## Exercise
Return the lines below that contain "logical".

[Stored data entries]
···

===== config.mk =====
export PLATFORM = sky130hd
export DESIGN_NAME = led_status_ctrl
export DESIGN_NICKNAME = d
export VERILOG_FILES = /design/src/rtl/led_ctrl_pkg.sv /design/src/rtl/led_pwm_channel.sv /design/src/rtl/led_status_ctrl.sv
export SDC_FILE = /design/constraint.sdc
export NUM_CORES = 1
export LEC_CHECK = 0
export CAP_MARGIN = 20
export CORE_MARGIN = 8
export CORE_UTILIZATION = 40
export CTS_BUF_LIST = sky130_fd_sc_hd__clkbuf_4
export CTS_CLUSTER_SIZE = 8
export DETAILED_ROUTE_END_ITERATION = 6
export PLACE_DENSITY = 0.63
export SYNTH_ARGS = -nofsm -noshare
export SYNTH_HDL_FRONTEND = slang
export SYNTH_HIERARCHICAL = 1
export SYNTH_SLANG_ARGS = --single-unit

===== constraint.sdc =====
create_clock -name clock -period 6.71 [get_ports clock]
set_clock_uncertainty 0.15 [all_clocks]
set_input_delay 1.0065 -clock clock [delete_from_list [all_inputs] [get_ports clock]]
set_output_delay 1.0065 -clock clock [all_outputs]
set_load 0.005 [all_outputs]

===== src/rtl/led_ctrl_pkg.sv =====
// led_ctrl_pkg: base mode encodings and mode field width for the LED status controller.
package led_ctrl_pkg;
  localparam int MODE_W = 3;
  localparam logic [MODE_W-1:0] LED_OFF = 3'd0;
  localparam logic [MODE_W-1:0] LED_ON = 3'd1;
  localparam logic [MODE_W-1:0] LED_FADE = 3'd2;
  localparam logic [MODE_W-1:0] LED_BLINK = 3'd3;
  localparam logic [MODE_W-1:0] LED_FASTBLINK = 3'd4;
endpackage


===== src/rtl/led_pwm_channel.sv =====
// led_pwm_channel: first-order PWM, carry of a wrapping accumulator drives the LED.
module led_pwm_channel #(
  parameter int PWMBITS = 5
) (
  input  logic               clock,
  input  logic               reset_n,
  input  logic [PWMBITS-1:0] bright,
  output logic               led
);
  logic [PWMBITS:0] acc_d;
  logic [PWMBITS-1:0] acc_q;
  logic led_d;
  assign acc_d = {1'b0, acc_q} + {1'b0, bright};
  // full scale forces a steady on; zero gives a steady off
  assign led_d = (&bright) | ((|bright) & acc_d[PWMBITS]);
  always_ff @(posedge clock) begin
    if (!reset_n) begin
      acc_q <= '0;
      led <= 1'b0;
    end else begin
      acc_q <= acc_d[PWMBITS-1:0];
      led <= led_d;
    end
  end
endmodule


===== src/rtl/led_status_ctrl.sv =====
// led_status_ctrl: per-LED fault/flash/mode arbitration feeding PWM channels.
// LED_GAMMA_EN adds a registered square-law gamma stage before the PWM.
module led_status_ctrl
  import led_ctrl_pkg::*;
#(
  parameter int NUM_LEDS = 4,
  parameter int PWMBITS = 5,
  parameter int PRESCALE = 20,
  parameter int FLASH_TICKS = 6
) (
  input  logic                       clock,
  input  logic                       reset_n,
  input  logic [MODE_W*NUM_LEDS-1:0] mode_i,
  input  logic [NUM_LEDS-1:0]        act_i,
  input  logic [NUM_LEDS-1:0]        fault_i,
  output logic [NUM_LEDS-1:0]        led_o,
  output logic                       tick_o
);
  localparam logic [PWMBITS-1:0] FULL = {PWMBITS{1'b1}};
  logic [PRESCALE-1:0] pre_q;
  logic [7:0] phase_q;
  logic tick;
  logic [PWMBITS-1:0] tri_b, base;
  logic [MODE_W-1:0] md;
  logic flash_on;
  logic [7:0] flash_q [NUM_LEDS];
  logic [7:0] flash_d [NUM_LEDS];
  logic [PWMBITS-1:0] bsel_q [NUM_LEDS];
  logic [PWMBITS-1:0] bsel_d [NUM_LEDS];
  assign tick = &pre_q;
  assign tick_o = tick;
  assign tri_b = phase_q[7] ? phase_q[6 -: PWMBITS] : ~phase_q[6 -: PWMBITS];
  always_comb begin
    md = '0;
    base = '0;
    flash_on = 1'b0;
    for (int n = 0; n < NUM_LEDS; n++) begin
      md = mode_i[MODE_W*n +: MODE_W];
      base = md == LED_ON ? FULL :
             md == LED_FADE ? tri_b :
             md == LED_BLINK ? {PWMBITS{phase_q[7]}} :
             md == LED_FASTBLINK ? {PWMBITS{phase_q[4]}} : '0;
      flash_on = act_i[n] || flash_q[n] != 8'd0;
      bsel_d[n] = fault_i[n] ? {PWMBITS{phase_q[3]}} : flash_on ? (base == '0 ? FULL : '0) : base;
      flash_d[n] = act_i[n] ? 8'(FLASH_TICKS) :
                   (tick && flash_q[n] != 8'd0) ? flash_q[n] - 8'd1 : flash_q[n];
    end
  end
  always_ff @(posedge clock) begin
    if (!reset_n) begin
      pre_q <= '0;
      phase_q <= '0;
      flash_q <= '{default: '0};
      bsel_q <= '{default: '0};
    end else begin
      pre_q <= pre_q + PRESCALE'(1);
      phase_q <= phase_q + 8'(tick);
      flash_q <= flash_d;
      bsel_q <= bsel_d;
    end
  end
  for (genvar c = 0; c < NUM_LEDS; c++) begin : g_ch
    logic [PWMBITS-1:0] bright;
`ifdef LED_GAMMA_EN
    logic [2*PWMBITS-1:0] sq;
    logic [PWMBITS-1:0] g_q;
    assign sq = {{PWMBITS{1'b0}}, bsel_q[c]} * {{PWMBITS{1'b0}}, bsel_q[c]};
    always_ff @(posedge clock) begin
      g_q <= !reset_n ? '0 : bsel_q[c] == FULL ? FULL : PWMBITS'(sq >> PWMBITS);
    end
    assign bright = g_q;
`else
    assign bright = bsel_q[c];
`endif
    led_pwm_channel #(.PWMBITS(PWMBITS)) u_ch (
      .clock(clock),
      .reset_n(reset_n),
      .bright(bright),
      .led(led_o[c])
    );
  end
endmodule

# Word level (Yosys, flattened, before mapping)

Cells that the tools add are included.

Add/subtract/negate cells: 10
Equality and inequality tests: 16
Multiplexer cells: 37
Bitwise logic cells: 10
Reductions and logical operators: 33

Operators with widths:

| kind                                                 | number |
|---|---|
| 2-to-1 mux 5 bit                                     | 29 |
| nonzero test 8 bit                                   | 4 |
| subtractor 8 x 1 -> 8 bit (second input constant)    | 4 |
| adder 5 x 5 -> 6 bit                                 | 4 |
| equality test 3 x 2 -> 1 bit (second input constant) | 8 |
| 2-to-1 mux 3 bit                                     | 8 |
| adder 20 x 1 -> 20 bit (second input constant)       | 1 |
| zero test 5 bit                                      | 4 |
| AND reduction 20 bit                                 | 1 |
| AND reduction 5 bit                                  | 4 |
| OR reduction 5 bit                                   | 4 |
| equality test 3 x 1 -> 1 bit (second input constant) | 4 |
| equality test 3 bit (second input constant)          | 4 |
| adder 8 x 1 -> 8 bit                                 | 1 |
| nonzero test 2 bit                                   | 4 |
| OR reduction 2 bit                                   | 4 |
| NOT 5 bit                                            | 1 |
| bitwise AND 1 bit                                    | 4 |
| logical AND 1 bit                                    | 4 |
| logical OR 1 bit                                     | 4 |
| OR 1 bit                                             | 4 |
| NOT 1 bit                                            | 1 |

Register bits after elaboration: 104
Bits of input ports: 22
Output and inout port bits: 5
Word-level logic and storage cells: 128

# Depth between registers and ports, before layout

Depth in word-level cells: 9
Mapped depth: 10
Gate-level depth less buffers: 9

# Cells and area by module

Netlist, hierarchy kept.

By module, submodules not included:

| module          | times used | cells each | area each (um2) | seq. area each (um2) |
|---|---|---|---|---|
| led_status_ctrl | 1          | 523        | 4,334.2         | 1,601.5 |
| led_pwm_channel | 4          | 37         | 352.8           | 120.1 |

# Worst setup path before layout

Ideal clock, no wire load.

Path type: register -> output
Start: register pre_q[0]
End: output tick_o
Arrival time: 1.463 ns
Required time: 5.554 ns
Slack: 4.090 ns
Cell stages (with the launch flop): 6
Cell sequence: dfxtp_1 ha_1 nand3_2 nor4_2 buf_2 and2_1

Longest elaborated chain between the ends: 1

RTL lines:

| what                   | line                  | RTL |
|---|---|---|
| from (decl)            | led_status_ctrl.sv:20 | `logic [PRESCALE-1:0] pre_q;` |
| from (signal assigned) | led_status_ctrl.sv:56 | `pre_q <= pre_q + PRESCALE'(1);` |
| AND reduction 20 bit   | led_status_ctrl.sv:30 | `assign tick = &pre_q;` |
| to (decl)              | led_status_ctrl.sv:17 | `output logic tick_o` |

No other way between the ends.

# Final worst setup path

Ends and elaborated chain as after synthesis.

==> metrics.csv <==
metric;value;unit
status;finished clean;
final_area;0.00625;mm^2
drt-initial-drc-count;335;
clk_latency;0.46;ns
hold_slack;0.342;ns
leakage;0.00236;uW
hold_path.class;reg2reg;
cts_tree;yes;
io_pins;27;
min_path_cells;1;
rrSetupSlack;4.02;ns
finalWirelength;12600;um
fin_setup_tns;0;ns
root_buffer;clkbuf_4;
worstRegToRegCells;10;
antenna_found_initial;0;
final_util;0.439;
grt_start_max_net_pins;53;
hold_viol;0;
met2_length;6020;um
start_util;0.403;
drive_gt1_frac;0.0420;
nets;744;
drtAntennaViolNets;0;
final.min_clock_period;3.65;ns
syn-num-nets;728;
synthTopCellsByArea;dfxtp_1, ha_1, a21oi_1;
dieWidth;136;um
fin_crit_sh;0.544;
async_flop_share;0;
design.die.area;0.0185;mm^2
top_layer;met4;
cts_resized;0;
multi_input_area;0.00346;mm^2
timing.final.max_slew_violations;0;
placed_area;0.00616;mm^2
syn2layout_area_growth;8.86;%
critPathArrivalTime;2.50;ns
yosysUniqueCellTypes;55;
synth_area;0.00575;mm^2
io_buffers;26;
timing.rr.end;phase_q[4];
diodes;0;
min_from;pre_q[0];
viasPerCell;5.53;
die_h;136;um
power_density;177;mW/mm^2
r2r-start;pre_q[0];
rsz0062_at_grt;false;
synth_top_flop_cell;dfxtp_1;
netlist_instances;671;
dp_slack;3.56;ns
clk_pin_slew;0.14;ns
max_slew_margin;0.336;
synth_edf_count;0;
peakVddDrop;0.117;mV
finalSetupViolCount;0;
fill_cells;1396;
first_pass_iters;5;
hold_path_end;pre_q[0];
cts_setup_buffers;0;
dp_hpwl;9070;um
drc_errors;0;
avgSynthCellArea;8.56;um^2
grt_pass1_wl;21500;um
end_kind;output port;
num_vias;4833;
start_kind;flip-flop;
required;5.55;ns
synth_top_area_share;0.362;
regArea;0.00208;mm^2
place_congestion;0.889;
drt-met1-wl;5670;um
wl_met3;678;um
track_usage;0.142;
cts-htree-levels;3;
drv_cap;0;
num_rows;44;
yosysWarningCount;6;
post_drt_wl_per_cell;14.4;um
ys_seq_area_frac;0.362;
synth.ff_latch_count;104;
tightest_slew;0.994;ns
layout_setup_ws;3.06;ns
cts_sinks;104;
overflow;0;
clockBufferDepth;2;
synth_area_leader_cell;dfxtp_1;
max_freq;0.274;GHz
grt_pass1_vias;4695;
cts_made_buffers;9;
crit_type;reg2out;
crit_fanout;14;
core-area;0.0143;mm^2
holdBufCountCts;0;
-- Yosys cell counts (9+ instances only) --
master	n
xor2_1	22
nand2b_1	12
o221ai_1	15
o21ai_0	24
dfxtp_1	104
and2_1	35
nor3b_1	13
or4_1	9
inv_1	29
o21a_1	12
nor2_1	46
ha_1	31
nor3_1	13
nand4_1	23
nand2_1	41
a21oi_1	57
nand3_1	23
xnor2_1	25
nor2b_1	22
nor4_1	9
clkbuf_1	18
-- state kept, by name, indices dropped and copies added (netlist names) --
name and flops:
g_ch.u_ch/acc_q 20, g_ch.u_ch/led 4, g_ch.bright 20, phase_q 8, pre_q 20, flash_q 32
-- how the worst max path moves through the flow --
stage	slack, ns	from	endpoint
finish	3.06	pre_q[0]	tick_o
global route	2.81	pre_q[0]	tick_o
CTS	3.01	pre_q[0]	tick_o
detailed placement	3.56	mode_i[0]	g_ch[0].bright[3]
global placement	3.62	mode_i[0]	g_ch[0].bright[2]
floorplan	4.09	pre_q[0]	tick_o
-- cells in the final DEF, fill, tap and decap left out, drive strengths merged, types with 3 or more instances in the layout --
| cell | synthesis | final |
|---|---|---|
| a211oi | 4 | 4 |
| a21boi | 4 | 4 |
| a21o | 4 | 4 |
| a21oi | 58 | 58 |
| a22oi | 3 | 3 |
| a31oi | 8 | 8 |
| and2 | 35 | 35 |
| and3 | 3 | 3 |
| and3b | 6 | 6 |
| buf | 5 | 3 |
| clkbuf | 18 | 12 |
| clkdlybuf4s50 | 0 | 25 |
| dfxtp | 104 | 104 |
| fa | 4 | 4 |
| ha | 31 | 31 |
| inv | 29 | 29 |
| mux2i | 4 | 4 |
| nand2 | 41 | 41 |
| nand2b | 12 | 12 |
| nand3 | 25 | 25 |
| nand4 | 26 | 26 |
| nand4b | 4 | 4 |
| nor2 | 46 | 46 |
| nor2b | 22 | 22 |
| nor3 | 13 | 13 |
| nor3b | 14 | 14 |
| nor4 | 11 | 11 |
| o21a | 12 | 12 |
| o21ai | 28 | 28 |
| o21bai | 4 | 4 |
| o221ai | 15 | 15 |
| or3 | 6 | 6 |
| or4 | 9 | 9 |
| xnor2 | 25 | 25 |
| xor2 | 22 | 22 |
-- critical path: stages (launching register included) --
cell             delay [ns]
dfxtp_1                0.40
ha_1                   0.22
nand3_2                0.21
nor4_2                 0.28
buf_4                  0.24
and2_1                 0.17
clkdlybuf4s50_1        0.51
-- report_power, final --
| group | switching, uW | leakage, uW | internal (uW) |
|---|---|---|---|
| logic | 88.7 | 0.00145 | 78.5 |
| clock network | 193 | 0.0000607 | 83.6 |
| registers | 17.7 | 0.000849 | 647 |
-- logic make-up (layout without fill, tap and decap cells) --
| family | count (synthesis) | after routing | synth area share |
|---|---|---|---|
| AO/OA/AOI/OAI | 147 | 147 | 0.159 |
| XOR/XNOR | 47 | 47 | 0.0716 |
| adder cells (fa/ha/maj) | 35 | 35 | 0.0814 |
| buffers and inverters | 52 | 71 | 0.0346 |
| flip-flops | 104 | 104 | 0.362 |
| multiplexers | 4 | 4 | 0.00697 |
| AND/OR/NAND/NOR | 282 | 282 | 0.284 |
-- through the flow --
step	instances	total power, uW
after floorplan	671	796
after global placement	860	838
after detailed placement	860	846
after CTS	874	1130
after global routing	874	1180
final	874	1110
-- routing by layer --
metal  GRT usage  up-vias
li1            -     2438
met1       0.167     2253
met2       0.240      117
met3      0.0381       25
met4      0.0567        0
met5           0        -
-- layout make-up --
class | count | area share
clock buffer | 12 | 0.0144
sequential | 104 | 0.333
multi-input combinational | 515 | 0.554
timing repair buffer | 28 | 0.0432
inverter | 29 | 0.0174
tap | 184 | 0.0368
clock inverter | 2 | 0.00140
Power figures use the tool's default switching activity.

···

## Response
Reductions and logical operators: 33
| logical AND 1 bit                                    | 4 |
| logical OR 1 bit                                     | 4 |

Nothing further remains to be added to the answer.